• **AIM OF THE TASK**: Look for "above" in each line of the records, and copy the lines that have it.

• **SOURCE MATERIAL**:

————

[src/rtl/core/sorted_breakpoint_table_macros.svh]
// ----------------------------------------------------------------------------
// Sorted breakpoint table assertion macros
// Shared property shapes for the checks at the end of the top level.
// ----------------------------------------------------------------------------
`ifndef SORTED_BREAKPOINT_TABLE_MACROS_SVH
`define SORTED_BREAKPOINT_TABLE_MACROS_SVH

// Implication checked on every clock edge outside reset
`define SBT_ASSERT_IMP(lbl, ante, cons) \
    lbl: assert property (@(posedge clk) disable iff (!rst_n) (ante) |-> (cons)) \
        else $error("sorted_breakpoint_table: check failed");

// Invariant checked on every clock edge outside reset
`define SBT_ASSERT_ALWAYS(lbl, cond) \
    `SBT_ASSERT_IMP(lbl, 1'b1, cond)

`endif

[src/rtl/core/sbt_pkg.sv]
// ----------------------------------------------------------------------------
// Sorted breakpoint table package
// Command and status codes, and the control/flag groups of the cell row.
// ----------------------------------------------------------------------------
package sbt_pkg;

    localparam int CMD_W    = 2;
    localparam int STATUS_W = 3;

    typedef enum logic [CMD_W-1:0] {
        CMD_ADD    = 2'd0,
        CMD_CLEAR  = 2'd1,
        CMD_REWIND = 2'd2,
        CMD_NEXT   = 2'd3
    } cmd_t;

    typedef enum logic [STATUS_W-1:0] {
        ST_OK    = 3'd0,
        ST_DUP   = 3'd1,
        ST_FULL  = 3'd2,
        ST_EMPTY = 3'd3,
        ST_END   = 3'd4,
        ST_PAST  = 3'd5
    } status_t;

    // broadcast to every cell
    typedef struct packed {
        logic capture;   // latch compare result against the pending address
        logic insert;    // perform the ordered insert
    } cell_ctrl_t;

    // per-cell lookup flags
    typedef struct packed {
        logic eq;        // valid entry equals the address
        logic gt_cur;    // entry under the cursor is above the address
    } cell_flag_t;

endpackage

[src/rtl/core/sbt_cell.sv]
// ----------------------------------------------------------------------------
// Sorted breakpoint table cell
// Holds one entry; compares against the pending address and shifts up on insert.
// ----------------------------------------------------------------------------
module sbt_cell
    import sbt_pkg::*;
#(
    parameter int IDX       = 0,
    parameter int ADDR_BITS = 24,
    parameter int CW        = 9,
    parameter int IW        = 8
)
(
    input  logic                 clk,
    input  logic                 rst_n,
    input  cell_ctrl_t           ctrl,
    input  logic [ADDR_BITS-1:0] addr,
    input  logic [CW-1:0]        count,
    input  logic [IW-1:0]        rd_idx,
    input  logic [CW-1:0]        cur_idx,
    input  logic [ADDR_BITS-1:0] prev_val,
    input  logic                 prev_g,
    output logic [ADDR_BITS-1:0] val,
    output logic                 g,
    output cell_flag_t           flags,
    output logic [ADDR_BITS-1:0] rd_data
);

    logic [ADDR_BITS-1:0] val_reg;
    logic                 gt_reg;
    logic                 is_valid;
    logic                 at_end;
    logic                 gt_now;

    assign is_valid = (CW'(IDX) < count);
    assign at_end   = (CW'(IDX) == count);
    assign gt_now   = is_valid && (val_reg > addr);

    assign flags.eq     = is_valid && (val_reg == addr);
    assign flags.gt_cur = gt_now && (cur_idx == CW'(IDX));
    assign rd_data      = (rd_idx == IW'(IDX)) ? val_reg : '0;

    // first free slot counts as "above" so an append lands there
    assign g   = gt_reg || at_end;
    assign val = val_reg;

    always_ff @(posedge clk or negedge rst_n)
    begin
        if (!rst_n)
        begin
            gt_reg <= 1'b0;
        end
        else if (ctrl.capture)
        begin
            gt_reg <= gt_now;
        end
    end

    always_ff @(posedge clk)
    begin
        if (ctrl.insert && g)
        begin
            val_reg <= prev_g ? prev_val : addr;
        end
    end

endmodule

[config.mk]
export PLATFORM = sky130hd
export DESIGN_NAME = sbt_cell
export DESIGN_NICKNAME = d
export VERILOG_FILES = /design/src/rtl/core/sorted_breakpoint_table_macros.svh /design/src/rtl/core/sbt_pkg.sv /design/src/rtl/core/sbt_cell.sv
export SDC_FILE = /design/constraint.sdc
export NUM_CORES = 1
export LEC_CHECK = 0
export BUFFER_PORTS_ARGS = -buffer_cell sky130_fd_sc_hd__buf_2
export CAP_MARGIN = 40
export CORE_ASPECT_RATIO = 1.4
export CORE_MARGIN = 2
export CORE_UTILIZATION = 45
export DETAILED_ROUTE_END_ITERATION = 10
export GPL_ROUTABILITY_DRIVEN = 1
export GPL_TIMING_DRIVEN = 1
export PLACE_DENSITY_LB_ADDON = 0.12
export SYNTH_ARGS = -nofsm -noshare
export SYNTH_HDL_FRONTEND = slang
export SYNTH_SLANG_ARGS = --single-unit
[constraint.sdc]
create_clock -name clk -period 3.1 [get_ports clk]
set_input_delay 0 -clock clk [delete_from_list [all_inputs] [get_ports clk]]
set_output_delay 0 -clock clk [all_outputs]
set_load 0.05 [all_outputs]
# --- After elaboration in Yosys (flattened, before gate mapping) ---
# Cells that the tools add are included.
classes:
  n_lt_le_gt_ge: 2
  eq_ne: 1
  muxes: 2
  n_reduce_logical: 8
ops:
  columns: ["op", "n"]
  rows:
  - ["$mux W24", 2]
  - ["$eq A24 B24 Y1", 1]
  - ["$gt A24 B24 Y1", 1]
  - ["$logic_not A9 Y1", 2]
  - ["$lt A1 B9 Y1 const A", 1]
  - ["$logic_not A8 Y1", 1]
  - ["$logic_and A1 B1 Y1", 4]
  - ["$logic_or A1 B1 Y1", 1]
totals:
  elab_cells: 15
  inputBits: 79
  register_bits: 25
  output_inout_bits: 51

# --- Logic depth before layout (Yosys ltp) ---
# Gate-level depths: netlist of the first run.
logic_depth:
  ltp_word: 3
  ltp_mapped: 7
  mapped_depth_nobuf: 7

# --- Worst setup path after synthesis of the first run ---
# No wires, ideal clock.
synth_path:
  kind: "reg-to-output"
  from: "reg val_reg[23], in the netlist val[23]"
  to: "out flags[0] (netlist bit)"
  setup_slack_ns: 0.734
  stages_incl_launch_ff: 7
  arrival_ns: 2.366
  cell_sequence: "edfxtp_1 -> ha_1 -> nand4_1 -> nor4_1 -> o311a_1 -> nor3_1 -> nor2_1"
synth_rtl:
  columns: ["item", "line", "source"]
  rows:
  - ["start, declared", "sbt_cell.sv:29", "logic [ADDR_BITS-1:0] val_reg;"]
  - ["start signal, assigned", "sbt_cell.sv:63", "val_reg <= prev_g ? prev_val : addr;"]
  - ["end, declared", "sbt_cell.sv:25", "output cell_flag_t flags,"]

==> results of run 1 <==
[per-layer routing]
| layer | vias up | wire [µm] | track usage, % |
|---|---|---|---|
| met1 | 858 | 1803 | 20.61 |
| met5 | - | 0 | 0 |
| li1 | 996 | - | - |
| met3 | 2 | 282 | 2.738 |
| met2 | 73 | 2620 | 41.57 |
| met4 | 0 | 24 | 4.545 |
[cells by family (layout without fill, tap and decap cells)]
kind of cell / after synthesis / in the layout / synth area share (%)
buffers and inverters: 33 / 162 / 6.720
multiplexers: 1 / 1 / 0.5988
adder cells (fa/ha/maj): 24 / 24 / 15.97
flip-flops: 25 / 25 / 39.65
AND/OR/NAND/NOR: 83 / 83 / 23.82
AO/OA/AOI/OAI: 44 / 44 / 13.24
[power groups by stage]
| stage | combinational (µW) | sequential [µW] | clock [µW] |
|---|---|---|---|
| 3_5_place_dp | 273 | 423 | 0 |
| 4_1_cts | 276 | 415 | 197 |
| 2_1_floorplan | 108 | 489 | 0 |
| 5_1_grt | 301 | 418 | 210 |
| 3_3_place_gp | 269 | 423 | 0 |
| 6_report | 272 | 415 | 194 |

————

• **SOLUTION FOR THIS TASK**:
        logic gt_cur;    // entry under the cursor is above the address
    // first free slot counts as "above" so an append lands there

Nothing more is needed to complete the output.